古代エジプトの人々が最も恐れたのは、死後の世界で「二度目の死」を迎えることでした。その執行人こそが、貪り食うもの、アメミットです。彼女の口に心臓が放り込まれた時、その魂は永遠に消滅します。
アメミットの姿と役割
最強動物の合成獣(キメラ)
アメミットの姿は、エジプト人にとって恐怖の対象であった3つの動物が組み合わさっています。
- 頭: ワニ
- 前半身: ライオン(またはヒョウ)
- 後半身: カバ これらはすべて人間を殺す力を持つ猛獣であり、アメミットがいかに恐ろしい存在であるかを象徴しています。
冥界の裁判官のペット?
死者の審判と心臓
魂の重さを量る天秤
死者の心臓は、正義の女神マアトの羽根(真実の羽)と天秤にかけられます。生前に悪行を重ねていなければ、心臓と羽は釣り合います。
執行の時
もし心臓が悪行で重くなっていた場合、その心臓は天秤から落ち、アメミットによって即座に食べられてしまいます。心臓を失った魂は転生することも楽園に行くこともできず、永遠の無へと帰します(第二の死)。これこそがエジプト人にとって最大の罰でした。
現代作品でのアメミット
Marvel『ムーンナイト』
ドラマ版では物語の核心に関わる強大な神として描かれました。アーサー・ハロウによって復活させられ、罪人の魂を事前に刈り取ることで「悪のない世界」を作ろうとしますが、それは自由意志の否定でもありました。
ゲームでの扱い
『遊戯王』やRPGなどでは、墓地に関する効果を持っていたり、即死攻撃を行うモンスターとしてデザインされることが多いです。
【考察】なぜ「メス」なのか?
母性と破壊
アメミットは通常「彼女」として扱われます。

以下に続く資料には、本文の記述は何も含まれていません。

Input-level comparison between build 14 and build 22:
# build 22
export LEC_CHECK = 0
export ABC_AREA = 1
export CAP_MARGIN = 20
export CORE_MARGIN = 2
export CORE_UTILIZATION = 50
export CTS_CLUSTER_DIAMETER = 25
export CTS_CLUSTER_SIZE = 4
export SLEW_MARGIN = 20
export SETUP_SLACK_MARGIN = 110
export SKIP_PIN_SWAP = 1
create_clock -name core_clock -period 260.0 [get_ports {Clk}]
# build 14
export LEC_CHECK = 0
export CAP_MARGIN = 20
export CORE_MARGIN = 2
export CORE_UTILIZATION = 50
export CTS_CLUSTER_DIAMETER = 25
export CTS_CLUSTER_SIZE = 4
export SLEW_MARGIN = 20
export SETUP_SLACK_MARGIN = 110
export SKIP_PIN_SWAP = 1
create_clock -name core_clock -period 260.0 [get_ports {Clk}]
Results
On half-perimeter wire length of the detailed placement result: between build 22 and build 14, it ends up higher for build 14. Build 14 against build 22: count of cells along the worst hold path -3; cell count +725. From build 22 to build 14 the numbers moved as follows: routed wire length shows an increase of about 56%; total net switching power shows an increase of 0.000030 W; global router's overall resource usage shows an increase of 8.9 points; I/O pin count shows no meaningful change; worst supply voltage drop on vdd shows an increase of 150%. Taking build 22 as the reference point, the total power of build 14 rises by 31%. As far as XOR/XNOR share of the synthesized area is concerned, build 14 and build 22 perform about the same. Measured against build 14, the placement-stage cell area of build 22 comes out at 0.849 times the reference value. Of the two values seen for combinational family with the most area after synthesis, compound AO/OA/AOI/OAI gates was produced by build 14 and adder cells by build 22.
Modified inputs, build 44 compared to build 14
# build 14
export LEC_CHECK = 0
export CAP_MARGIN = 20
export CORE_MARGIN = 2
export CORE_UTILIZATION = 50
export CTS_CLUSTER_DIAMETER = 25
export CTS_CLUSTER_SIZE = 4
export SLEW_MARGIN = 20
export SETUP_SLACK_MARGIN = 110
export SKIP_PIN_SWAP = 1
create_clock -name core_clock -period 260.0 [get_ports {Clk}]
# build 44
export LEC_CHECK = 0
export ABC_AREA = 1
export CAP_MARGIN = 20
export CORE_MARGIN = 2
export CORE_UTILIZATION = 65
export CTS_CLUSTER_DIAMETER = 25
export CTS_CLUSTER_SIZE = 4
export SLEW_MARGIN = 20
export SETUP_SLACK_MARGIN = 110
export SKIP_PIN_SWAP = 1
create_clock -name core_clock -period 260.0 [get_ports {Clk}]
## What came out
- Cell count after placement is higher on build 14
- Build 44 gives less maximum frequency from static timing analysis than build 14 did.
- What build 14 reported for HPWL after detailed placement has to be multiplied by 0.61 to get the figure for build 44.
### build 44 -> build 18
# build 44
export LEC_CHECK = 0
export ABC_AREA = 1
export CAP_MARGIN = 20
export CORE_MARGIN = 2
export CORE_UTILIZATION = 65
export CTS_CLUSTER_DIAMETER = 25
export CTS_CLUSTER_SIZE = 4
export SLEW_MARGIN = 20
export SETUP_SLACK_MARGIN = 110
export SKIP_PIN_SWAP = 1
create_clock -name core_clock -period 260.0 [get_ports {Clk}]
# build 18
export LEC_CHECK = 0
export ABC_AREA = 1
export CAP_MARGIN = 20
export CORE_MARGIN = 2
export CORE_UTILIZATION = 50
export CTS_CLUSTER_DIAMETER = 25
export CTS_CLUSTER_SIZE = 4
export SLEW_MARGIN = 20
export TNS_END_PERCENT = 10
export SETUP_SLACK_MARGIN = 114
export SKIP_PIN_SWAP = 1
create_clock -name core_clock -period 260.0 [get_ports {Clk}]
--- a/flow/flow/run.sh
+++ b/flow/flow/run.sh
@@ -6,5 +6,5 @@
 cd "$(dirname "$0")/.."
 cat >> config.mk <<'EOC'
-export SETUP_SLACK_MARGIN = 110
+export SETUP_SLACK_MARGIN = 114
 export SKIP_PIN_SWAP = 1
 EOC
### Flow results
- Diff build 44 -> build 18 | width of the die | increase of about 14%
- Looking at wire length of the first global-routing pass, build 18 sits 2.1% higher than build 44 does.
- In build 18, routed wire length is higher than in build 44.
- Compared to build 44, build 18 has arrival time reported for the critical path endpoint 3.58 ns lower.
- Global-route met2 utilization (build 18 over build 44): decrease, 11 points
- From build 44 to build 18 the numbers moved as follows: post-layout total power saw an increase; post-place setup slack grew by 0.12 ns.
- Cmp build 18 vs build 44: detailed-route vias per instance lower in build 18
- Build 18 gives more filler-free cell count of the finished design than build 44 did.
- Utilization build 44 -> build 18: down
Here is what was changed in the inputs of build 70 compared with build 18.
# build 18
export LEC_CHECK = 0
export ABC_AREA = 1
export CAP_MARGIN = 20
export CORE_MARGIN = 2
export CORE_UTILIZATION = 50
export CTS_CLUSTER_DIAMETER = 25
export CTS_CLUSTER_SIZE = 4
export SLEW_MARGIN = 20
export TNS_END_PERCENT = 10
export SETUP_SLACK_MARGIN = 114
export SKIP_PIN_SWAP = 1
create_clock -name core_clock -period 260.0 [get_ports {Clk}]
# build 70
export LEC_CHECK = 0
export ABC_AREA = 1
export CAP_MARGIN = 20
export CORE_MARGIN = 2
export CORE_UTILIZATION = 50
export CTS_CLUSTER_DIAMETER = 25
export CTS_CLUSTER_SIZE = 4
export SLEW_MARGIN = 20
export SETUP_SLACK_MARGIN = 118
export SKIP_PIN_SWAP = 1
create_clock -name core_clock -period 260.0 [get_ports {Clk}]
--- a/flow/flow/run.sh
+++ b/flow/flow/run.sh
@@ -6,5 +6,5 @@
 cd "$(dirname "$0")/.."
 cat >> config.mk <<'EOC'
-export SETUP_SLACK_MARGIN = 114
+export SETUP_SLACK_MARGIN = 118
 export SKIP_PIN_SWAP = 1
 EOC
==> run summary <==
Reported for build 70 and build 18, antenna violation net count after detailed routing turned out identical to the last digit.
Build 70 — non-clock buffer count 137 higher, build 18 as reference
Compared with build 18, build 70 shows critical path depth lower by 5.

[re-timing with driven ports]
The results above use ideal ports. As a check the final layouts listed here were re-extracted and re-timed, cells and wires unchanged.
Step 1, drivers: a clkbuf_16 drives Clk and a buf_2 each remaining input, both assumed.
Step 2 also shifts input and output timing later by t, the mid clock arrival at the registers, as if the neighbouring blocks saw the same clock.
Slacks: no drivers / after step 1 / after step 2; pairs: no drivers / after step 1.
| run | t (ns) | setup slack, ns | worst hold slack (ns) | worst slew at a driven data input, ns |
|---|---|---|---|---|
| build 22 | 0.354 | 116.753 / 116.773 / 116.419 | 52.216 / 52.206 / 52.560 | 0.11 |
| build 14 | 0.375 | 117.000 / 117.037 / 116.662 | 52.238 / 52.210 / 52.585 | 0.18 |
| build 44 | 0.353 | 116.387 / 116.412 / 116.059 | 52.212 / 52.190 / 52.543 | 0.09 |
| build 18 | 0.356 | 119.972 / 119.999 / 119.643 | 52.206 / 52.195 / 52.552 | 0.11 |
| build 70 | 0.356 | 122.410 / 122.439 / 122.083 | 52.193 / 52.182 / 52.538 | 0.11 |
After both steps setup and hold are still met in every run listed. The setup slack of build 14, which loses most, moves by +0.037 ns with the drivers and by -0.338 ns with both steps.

カバやライオンのエジプト神にはタウエレトやセクメトなど強力な女神が多く、保護と破壊の二面性を持つ母性神の側面を受け継いでいるのかもしれません。
まとめ
アメミットは悪人にとってのみ恐怖の存在です。彼女がただ待機しているだけで終わるのか、それとも食事にありつくのか。それはあなたの生き方次第なのです。